中国僑聨”は党・政府が指導する組織で、3000万人の帰国華僑やその家族で構成されています。その前身は1940年設立の延安華僑救国聨合会で、1956年に北京で“中国僑聨”として再発足しました。建国当時の華僑の貢献は大きく、1950年〜54年末の5年間だけでその額は7億ドルと、同期間の輸出による外貨収入の半分に達しました。文革期間には酷しい迫害に遭いましたが、改革開放後は、「貧者に対する救済と故郷への貢献」という中国社会伝統の美徳を遺憾なく発揮して、30年間で700億元に上る無償援助を行い、企業進出に投入した資金は利用外資の6割に、企業数は外資企業の7割に上っています。

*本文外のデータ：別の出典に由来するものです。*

**config.mk**
```make
export PLATFORM = sky130hd
export DESIGN_NAME = l2c_l1_inv_arb
export DESIGN_NICKNAME = d
export VERILOG_FILES = /design/src/rtl/l2c_l1_inv_arb.sv
export SDC_FILE = /design/constraint.sdc
export NUM_CORES = 1
export LEC_CHECK = 0
export ABC_AREA = 1
export BUFFER_PORTS_ARGS = -buffer_cell sky130_fd_sc_hd__buf_2
export CAP_MARGIN = 20
export CORE_AREA = 5 5 89 112
export CTS_CLUSTER_SIZE = 30
export DETAILED_ROUTE_END_ITERATION = 16
export DIE_AREA = 0 0 94 117
export PLACE_DENSITY_LB_ADDON = 0.25
export SLEW_MARGIN = 15
export SYNTH_ARGS = -nofsm -noshare
export SYNTH_HDL_FRONTEND = slang
export SYNTH_SLANG_ARGS = --single-unit
```
**constraint.sdc**
```tcl
create_clock -name Clk -period 2.2 [get_ports Clk]
set_input_delay 0.11 -clock Clk [delete_from_list [all_inputs] [get_ports Clk]]
set_output_delay 0.11 -clock Clk [all_outputs]
set_load 0.005 [all_outputs]
```
### src/rtl/sparc_pkg.sv
// Shared SPARC datapath constants and the operand-fetch state encoding.
package sparc_pkg;

    localparam int DATA_W = 32;
    localparam int ADDR_W = 5;

    localparam logic [ADDR_W-1:0] ZERO_REG_ADDR = '0;

    typedef enum logic [2:0] {
        IDLE,
        RD1,
        RD2,
        CAP,
        OUT
    } of_state_t;

endpackage

### src/rtl/operand_fetch.sv
// Operand-fetch stage: sequences rs1/rs2 reads through the single-port register
// file and owns its write port, granting writebacks only when no read is in flight.
module operand_fetch
    import sparc_pkg::*;
#(
    parameter int DATA_W   = sparc_pkg::DATA_W,
    parameter int ADDR_W   = sparc_pkg::ADDR_W,
    parameter bit ZERO_REG = 1'b1
) (
    input  logic              clk,
    input  logic              rst_n,
    input  logic              req_valid,
    output logic              req_ready,
    input  logic [ADDR_W-1:0] rs1,
    input  logic [ADDR_W-1:0] rs2,
    input  logic              wb_valid,
    output logic              wb_ready,
    input  logic [ADDR_W-1:0] wb_addr,
    input  logic [DATA_W-1:0] wb_data,
    output logic              rf_write,
    output logic [ADDR_W-1:0] rf_addr,
    output logic [DATA_W-1:0] rf_wdata,
    input  logic [DATA_W-1:0] rf_rdata,
    output logic              op_valid,
    input  logic              op_ready,
    output logic [DATA_W-1:0] op_a,
    output logic [DATA_W-1:0] op_b
);

    localparam logic [ADDR_W-1:0] R0 = ADDR_W'(ZERO_REG_ADDR);

    of_state_t         state_q, state_d;
    logic [ADDR_W-1:0] rs1_q, rs2_q;
    logic              wb_write;

    // Writes to r0 are acknowledged but never reach the register file.
    assign wb_write = wb_valid && ((wb_addr != R0) || !ZERO_REG);

    // NOTE: every sequential target uses <= so all registers update from
    // pre-edge values; a blocking = here would create order-dependent logic.
    always_ff @(posedge clk) begin
        if (!rst_n) begin
            state_q  <= IDLE;
            rs1_q    <= '0;
            rs2_q    <= '0;
            op_a     <= '0;
            op_b     <= '0;
            op_valid <= 1'b0;
        end else begin
            state_q <= state_d;
            if (state_q == IDLE && req_valid) begin
                rs1_q <= rs1;
                rs2_q <= rs2;
            end
            // rf_rdata lags the address by one cycle: RD2 sees rs1's data, CAP sees rs2's.
            if (state_q == RD2)
                op_a <= (ZERO_REG && rs1_q == R0) ? '0 : rf_rdata;
            if (state_q == CAP) begin
                op_b     <= (ZERO_REG && rs2_q == R0) ? '0 : rf_rdata;
                op_valid <= 1'b1;
            end
            if (state_q == OUT && op_ready)
                op_valid <= 1'b0;
        end
    end

    // NOTE: every output and next-state is given a default first, so no path
    // through the case can leave one unassigned and infer a latch.
    always_comb begin
        state_d   = state_q;
        req_ready = 1'b0;
        wb_ready  = 1'b0;
        rf_write  = 1'b0;
        rf_addr   = '0;
        rf_wdata  = '0;

        unique case (state_q)
            IDLE: begin
                req_ready = 1'b1;
                wb_ready  = 1'b1;
                rf_write  = wb_write;
                rf_addr   = wb_write ? wb_addr : '0;
                rf_wdata  = wb_data;
                if (req_valid)
                    state_d = RD1;
            end
            RD1: begin
                rf_addr = rs1_q;
                state_d = RD2;
            end
            RD2: begin
                rf_addr = rs2_q;
                state_d = CAP;
            end
            CAP: state_d = OUT;
            OUT: begin
                wb_ready = 1'b1;
                rf_write = wb_write;
                rf_addr  = wb_write ? wb_addr : '0;
                rf_wdata = wb_data;
                if (op_ready)
                    state_d = IDLE;
            end
            default: state_d = IDLE;
        endcase

        // Reset is synchronous, so outputs must be gated explicitly while it is held.
        if (!rst_n) begin
            req_ready = 1'b0;
            wb_ready  = 1'b0;
            rf_write  = 1'b0;
            rf_addr   = '0;
            rf_wdata  = '0;
        end
    end

endmodule
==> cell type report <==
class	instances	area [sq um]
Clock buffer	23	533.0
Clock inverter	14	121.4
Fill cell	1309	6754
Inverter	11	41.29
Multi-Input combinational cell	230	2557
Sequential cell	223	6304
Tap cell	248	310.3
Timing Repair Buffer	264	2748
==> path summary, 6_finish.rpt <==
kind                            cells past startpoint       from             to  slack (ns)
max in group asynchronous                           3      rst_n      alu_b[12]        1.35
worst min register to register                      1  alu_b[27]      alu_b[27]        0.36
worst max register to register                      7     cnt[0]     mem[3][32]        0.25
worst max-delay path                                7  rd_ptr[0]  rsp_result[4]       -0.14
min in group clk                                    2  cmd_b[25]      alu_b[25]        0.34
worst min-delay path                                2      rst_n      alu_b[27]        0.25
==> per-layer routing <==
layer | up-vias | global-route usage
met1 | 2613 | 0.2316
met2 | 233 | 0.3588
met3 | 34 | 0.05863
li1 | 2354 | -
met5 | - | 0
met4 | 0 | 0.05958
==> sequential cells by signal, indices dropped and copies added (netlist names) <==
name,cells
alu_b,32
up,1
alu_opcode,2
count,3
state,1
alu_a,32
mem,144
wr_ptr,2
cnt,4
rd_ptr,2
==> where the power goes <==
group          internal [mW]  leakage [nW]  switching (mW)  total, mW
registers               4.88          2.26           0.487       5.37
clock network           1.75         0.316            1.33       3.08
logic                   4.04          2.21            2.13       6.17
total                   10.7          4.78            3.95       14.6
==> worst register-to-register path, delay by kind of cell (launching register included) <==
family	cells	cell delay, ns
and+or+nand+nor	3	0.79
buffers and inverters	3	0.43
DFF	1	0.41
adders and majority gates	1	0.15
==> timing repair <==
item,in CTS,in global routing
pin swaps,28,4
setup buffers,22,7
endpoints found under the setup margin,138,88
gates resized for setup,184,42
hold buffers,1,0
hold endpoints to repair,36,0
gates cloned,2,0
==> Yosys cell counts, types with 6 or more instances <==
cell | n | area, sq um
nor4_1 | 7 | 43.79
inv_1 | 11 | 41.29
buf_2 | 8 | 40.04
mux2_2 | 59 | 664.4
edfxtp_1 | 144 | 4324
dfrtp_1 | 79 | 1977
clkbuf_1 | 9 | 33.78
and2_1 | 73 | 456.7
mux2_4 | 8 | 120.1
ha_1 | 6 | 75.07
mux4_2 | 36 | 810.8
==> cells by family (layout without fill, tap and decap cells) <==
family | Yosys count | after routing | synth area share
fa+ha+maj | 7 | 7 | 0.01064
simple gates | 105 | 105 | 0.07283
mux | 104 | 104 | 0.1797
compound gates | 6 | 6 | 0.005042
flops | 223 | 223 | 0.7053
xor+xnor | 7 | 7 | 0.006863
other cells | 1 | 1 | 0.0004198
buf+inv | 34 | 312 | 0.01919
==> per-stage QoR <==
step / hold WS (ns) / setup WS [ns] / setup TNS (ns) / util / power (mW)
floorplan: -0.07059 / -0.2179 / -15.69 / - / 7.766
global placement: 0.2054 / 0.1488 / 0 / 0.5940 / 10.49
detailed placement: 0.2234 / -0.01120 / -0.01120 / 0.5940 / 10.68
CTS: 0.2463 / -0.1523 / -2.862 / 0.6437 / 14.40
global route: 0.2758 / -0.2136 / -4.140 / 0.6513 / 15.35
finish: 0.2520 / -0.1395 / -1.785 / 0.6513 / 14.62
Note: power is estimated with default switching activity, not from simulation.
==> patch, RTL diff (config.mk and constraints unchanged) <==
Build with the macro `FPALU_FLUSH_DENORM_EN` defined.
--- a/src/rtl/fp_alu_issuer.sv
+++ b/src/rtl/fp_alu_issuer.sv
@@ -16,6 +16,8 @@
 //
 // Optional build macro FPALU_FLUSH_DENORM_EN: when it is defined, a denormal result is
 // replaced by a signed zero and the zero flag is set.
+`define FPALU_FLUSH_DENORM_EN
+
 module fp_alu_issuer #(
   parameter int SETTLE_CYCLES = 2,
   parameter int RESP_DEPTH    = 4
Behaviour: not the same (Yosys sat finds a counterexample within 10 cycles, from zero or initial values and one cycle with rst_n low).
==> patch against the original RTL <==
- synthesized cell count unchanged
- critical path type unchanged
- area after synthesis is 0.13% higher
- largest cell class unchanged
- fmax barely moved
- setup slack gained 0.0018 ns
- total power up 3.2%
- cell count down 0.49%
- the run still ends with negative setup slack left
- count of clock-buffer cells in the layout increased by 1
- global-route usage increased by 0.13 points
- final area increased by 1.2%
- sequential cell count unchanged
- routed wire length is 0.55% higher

1982年には“中国僑聨法律顧問委員会”が成立しました。帰国華僑やその家族の権益保護に関しては、1991年に<帰僑僑眷権益保護法>が、93年にはその実施規則が出されましたが、全国的に組織展開しつつ、これらの法律に則り権益保護業務に携っています。
2008年から始まったのが<僑愛プロジェクト>。年初の豪雪に対する支援がきっかけで、1ヶ月で1億7000万元相当の援助がありました。引き続き同年3月から始まったのが<僑愛プロジェクト>第2弾、<万僑助万村活動>。2006年、浙江省麗水市青田県の18人の帰国華僑出身の村幹部が海外華僑に対し<百名僑胞助百村唱議書>を発し、この活動が全国的に広がりました。同県では、2009年には、128の華僑団体が90の行政村を、1292名の華僑が2345戸の貧困家庭を援助するまでになり、全国規模では、2010年4月時点で“助村”プロジェクトは1715村(700万人)に対し1864件、14億4000万元相当に達しています。
“僑聨”のケアする対象には留学帰国者も含まれます。上海では、70万人余りの帰国華僑やその家族の中に、全国留学帰国者の4分の一に達する7万人余りの留学帰国者が含まれています。そのうち90%が大学院修了者で、上海では、彼らの起業を積極的に支援すると共に、各社区に計600余りの“僑之家”を設け、彼らが中国社会にスムーズに溶け込めるよう、様々な工夫を凝らしています。